Segment Open

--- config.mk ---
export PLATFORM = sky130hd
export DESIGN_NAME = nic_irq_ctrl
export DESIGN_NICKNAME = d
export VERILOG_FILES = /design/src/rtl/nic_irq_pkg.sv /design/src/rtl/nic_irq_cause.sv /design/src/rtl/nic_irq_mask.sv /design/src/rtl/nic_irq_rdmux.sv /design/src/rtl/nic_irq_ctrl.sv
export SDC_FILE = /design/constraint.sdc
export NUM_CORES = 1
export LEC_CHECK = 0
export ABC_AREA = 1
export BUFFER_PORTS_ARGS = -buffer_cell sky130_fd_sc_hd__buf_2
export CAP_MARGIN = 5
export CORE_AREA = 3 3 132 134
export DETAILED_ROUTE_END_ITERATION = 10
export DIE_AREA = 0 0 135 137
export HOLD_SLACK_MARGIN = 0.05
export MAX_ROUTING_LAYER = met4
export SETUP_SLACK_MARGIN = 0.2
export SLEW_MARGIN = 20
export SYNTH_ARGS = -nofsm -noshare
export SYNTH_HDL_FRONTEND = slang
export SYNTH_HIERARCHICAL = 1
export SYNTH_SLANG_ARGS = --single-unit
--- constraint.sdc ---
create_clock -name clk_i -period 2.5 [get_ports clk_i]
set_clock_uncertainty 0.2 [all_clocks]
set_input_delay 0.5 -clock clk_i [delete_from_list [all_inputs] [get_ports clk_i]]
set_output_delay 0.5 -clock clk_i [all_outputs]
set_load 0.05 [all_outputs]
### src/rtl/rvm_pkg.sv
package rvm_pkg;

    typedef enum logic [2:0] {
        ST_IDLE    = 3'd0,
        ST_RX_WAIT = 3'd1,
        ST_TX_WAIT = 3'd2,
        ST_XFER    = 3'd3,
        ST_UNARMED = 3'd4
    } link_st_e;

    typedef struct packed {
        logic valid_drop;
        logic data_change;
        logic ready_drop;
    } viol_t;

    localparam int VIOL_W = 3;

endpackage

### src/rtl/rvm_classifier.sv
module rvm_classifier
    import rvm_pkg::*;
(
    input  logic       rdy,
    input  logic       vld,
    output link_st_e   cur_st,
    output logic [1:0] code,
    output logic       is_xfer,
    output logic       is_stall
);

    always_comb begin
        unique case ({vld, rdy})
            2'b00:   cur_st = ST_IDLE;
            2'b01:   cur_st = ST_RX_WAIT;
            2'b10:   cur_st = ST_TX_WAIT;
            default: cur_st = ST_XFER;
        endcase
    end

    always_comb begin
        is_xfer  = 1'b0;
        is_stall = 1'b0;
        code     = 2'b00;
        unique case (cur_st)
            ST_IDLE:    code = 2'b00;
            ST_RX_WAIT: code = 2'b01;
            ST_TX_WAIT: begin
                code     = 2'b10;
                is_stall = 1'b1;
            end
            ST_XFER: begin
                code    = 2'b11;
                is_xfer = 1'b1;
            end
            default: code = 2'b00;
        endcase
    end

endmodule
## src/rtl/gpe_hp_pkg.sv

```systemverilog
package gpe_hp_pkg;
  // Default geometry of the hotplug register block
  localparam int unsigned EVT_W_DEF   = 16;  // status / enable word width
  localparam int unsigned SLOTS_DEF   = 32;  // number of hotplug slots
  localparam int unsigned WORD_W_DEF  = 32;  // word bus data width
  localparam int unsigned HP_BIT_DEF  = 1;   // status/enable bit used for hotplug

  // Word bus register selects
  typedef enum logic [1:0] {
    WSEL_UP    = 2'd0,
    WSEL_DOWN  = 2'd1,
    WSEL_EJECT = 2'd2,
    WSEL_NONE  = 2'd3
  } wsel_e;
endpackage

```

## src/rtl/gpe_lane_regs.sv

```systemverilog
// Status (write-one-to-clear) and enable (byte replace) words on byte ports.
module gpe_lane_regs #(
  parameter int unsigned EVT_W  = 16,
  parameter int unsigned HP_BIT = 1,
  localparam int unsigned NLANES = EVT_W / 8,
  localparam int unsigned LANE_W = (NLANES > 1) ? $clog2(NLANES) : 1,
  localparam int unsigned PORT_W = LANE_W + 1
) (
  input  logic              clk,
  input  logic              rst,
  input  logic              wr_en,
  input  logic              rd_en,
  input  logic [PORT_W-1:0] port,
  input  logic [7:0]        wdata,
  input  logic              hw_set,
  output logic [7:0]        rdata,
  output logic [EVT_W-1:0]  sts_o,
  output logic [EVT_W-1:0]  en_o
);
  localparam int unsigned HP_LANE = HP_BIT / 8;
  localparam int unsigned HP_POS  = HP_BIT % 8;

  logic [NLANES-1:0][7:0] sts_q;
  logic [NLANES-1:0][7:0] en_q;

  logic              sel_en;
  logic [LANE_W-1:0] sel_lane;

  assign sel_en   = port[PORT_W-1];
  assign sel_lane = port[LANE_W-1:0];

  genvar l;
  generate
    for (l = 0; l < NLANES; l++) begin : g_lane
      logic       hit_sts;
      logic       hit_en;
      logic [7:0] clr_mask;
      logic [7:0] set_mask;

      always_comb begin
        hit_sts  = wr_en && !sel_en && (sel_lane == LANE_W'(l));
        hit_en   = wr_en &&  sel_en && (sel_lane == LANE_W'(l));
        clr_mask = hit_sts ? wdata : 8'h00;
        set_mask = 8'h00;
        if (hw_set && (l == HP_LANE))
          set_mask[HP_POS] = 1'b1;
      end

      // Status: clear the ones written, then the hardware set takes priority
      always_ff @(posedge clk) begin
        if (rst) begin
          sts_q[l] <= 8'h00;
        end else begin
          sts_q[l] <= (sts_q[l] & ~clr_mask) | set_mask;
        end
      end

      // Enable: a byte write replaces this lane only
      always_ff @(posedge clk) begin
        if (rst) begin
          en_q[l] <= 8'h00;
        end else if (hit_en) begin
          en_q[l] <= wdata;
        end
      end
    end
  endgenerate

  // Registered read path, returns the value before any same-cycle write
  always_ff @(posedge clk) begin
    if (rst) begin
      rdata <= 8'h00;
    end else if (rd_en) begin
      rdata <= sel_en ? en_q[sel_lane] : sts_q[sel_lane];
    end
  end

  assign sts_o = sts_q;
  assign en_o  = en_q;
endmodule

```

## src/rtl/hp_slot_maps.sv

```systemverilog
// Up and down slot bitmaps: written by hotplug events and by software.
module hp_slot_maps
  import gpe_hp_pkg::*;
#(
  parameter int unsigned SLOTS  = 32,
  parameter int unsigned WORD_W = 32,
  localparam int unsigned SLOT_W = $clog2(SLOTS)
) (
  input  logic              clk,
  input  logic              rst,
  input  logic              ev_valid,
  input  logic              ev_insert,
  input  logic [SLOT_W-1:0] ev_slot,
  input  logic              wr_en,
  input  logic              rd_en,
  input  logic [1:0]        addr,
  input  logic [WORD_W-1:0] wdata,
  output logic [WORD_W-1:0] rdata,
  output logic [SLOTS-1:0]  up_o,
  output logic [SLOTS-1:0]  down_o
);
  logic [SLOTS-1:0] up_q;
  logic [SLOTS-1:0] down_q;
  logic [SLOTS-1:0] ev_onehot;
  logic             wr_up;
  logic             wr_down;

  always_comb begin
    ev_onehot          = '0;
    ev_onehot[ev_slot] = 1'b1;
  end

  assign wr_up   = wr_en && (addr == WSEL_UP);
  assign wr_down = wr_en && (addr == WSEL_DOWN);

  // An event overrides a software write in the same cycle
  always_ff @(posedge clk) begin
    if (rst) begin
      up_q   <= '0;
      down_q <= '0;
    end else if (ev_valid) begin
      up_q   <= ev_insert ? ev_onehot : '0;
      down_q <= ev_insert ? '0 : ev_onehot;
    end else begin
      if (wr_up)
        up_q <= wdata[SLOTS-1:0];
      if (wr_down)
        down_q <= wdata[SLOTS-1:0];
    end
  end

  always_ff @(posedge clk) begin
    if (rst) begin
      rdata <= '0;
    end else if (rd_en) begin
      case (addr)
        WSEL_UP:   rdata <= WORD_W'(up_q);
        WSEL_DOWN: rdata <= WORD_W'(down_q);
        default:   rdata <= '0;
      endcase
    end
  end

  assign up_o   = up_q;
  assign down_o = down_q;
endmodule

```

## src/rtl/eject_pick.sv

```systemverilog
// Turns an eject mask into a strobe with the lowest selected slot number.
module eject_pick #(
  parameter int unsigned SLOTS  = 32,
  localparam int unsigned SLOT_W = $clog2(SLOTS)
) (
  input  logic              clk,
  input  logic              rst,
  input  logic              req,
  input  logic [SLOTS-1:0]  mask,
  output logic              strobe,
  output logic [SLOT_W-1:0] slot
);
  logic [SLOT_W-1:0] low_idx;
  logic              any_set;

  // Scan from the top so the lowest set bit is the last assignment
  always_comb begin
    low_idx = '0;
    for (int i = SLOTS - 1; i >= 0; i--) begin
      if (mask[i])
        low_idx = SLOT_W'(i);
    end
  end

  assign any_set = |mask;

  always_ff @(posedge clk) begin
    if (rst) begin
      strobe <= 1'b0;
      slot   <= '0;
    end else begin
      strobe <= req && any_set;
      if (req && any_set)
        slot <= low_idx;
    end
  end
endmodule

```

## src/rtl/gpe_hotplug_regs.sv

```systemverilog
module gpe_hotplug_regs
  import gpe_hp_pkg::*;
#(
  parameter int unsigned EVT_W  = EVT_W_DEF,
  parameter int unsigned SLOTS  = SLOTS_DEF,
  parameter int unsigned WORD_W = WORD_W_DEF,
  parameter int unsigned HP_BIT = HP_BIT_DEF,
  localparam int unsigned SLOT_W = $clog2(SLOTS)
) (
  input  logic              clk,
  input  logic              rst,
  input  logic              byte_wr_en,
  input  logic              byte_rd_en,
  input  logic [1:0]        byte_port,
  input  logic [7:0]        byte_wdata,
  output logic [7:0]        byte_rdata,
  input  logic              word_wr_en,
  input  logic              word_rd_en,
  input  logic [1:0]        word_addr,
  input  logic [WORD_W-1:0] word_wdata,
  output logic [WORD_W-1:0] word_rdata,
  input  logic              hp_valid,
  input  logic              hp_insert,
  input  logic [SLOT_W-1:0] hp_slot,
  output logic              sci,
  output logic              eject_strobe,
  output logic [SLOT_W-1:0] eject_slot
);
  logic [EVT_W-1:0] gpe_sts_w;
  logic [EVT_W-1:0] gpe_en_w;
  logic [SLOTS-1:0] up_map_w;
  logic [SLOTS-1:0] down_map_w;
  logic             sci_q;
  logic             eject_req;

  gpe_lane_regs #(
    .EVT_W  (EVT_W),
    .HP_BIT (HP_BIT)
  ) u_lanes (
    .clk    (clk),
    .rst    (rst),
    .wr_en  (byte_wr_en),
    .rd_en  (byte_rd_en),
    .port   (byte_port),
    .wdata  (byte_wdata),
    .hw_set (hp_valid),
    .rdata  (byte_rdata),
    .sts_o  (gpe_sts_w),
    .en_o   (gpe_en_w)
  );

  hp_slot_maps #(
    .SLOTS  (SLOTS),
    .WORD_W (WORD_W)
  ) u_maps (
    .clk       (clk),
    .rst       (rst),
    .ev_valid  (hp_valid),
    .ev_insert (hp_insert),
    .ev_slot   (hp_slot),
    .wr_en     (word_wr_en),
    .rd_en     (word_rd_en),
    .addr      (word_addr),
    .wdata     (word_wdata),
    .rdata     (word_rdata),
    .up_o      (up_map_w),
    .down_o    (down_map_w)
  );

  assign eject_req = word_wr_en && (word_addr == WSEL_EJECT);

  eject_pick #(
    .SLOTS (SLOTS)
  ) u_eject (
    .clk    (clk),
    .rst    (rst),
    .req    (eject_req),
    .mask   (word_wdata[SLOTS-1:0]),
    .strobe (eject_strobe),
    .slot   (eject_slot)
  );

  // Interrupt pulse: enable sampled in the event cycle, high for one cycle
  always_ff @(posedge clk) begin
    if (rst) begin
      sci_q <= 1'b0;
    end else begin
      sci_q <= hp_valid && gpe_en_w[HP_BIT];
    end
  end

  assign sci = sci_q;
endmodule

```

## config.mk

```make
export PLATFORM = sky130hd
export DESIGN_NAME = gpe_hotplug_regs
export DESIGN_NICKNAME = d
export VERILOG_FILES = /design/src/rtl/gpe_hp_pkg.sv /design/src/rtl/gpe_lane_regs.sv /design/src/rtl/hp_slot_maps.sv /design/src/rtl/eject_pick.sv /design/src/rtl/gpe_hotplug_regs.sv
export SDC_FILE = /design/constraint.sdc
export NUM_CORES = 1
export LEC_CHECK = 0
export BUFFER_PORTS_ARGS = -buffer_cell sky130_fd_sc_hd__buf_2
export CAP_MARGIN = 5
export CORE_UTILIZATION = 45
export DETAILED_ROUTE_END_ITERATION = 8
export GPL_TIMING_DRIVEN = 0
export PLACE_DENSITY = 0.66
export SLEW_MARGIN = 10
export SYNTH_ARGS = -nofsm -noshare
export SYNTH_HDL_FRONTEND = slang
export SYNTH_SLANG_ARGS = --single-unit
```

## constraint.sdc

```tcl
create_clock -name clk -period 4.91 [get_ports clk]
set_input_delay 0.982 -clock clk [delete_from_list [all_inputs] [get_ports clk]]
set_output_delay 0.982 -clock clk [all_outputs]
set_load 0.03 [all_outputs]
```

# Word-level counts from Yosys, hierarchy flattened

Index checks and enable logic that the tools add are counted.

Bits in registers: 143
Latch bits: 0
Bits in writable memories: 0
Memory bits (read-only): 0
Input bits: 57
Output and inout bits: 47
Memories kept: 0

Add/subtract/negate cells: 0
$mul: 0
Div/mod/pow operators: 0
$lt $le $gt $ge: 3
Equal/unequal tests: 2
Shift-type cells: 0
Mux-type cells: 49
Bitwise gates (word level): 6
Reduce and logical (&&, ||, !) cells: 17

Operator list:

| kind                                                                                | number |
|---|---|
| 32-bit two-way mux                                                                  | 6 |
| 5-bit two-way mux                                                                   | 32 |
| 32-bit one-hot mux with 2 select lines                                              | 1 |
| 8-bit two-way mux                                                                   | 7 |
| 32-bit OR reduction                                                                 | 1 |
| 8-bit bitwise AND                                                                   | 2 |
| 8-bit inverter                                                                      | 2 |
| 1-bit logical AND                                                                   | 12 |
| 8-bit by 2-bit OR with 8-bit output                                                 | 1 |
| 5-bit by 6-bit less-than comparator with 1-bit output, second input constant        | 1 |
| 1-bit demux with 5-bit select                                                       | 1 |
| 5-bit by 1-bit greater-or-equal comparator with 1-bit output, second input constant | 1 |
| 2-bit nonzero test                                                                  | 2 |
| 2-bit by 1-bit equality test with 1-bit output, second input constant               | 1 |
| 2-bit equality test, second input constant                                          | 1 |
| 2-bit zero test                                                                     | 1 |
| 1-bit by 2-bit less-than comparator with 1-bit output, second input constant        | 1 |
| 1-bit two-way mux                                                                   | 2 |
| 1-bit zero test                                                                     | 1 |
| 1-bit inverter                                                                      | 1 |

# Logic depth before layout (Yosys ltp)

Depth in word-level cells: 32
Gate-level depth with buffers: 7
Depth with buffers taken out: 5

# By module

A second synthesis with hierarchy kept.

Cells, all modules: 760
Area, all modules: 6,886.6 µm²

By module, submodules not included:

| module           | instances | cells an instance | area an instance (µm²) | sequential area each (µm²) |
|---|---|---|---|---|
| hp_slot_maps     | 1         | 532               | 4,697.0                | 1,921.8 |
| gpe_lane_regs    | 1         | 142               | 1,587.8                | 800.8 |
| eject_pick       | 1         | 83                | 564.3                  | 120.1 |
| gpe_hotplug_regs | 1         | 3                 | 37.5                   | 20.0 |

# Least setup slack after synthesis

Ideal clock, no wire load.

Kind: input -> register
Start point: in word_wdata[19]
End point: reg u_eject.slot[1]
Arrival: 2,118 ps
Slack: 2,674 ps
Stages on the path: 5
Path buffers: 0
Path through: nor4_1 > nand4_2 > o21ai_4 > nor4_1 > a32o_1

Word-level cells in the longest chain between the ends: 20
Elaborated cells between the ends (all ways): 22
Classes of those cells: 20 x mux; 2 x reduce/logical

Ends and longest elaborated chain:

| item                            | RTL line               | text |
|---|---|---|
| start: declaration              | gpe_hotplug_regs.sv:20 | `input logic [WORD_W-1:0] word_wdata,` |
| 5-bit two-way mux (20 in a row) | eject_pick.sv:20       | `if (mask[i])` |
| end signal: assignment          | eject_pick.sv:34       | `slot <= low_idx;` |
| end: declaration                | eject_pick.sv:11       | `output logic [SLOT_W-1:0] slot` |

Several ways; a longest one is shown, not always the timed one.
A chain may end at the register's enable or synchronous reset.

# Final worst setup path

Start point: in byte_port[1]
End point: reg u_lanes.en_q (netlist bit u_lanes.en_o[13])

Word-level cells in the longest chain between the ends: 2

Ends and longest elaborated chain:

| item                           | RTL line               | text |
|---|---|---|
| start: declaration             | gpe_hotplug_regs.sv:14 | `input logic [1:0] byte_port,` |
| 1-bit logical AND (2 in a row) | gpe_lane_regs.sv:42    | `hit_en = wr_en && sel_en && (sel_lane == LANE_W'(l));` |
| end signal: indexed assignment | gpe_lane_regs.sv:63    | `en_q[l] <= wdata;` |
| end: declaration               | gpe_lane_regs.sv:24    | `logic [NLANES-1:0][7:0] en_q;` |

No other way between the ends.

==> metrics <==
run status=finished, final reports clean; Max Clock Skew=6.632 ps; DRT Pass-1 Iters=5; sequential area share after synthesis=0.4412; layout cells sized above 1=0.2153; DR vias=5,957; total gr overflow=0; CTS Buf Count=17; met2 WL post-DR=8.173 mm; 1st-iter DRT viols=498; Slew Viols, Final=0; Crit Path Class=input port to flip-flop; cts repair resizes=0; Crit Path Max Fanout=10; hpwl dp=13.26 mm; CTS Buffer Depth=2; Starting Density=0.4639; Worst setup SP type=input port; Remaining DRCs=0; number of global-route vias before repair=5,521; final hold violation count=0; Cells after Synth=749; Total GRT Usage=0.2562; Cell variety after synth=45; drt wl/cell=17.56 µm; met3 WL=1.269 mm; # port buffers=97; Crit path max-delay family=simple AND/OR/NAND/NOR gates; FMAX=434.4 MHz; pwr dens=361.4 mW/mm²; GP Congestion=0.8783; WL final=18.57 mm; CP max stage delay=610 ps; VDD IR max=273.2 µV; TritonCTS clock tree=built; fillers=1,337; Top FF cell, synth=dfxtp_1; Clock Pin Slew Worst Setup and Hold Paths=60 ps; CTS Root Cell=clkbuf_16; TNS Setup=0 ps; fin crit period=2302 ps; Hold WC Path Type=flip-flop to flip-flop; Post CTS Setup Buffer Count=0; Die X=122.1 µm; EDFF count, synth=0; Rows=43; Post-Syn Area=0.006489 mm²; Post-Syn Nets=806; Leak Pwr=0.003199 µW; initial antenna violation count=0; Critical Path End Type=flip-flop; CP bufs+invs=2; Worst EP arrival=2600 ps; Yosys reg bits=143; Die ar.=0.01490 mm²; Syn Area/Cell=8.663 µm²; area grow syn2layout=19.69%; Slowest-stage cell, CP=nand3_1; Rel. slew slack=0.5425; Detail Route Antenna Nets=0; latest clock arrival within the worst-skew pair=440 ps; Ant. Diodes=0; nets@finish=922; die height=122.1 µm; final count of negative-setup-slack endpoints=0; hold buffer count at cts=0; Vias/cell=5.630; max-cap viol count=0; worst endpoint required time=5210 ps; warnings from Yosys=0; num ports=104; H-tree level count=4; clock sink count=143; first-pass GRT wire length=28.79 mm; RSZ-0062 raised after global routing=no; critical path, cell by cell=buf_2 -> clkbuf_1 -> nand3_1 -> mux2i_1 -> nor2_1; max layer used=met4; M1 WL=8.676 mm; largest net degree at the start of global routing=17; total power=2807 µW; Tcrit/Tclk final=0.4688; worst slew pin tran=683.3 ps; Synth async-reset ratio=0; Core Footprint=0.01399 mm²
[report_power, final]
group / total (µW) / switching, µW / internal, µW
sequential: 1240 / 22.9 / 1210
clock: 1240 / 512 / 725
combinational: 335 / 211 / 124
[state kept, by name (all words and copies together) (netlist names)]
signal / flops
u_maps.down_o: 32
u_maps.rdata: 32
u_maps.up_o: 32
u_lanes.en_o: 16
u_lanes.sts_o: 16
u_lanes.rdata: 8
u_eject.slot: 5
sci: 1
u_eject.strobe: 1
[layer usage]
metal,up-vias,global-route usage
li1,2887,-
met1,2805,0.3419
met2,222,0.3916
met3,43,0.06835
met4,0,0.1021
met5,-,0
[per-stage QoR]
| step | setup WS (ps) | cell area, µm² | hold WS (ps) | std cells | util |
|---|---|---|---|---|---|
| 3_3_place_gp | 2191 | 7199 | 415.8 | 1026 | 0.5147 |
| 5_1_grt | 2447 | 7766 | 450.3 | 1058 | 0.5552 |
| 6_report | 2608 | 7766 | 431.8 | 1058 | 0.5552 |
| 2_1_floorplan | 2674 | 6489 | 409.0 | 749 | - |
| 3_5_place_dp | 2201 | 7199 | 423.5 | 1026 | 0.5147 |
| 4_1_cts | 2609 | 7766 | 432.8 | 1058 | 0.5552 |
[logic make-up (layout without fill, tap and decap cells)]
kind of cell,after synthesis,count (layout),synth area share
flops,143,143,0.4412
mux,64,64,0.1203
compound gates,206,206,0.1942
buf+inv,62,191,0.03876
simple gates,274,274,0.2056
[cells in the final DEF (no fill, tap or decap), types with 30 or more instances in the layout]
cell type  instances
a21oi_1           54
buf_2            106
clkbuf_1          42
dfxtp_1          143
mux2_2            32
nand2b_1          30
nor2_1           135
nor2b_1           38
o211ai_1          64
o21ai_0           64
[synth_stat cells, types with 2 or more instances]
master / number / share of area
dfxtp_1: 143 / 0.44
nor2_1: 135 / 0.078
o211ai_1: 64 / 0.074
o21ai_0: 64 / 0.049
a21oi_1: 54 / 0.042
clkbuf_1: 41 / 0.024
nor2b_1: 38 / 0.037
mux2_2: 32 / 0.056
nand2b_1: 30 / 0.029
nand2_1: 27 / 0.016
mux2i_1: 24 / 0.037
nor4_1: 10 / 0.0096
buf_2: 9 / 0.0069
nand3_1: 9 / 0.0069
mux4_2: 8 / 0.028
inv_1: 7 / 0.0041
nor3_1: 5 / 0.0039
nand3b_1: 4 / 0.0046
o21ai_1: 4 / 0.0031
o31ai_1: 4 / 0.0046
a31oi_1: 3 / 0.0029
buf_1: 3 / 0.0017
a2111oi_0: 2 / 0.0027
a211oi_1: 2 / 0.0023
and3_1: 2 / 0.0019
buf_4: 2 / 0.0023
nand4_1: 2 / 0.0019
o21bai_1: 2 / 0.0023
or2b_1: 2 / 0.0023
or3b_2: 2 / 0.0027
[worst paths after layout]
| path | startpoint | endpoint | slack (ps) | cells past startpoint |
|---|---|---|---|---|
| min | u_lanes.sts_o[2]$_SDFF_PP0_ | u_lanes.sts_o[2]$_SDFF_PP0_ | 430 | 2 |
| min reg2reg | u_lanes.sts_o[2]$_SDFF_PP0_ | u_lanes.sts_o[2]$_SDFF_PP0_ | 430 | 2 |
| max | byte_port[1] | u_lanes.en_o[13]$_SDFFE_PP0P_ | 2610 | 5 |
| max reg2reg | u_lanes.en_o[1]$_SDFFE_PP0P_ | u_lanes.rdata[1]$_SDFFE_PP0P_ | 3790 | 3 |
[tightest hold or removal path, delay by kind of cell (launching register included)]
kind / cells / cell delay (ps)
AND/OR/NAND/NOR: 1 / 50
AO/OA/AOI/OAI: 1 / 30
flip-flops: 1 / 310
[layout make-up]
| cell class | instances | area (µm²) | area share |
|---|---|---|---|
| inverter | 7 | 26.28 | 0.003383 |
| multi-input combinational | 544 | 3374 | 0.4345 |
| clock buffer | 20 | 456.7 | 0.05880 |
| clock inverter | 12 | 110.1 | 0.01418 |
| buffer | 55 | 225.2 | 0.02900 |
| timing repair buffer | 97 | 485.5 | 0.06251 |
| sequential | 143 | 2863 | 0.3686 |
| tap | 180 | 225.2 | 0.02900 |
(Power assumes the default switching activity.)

Segment Closed

» **DIRECTIONS FOR THIS TASK**:
Using the entries above, give back exactly the line containing "combinational: 335 / 211 / 124", the line containing "nand4_1: 2 / 0.0019", and every line between them, and nothing else.

» **PROBLEM SOLUTION**:
combinational: 335 / 211 / 124
[state kept, by name (all words and copies together) (netlist names)]
signal / flops
u_maps.down_o: 32
u_maps.rdata: 32
u_maps.up_o: 32
u_lanes.en_o: 16
u_lanes.sts_o: 16
u_lanes.rdata: 8
u_eject.slot: 5
sci: 1
u_eject.strobe: 1
[layer usage]
metal,up-vias,global-route usage
li1,2887,-
met1,2805,0.3419
met2,222,0.3916
met3,43,0.06835
met4,0,0.1021
met5,-,0
[per-stage QoR]
| step | setup WS (ps) | cell area, µm² | hold WS (ps) | std cells | util |
|---|---|---|---|---|---|
| 3_3_place_gp | 2191 | 7199 | 415.8 | 1026 | 0.5147 |
| 5_1_grt | 2447 | 7766 | 450.3 | 1058 | 0.5552 |
| 6_report | 2608 | 7766 | 431.8 | 1058 | 0.5552 |
| 2_1_floorplan | 2674 | 6489 | 409.0 | 749 | - |
| 3_5_place_dp | 2201 | 7199 | 423.5 | 1026 | 0.5147 |
| 4_1_cts | 2609 | 7766 | 432.8 | 1058 | 0.5552 |
[logic make-up (layout without fill, tap and decap cells)]
kind of cell,after synthesis,count (layout),synth area share
flops,143,143,0.4412
mux,64,64,0.1203
compound gates,206,206,0.1942
buf+inv,62,191,0.03876
simple gates,274,274,0.2056
[cells in the final DEF (no fill, tap or decap), types with 30 or more instances in the layout]
cell type  instances
a21oi_1           54
buf_2            106
clkbuf_1          42
dfxtp_1          143
mux2_2            32
nand2b_1          30
nor2_1           135
nor2b_1           38
o211ai_1          64
o21ai_0           64
[synth_stat cells, types with 2 or more instances]
master / number / share of area
dfxtp_1: 143 / 0.44
nor2_1: 135 / 0.078
o211ai_1: 64 / 0.074
o21ai_0: 64 / 0.049
a21oi_1: 54 / 0.042
clkbuf_1: 41 / 0.024
nor2b_1: 38 / 0.037
mux2_2: 32 / 0.056
nand2b_1: 30 / 0.029
nand2_1: 27 / 0.016
mux2i_1: 24 / 0.037
nor4_1: 10 / 0.0096
buf_2: 9 / 0.0069
nand3_1: 9 / 0.0069
mux4_2: 8 / 0.028
inv_1: 7 / 0.0041
nor3_1: 5 / 0.0039
nand3b_1: 4 / 0.0046
o21ai_1: 4 / 0.0031
o31ai_1: 4 / 0.0046
a31oi_1: 3 / 0.0029
buf_1: 3 / 0.0017
a2111oi_0: 2 / 0.0027
a211oi_1: 2 / 0.0023
and3_1: 2 / 0.0019
buf_4: 2 / 0.0023
nand4_1: 2 / 0.0019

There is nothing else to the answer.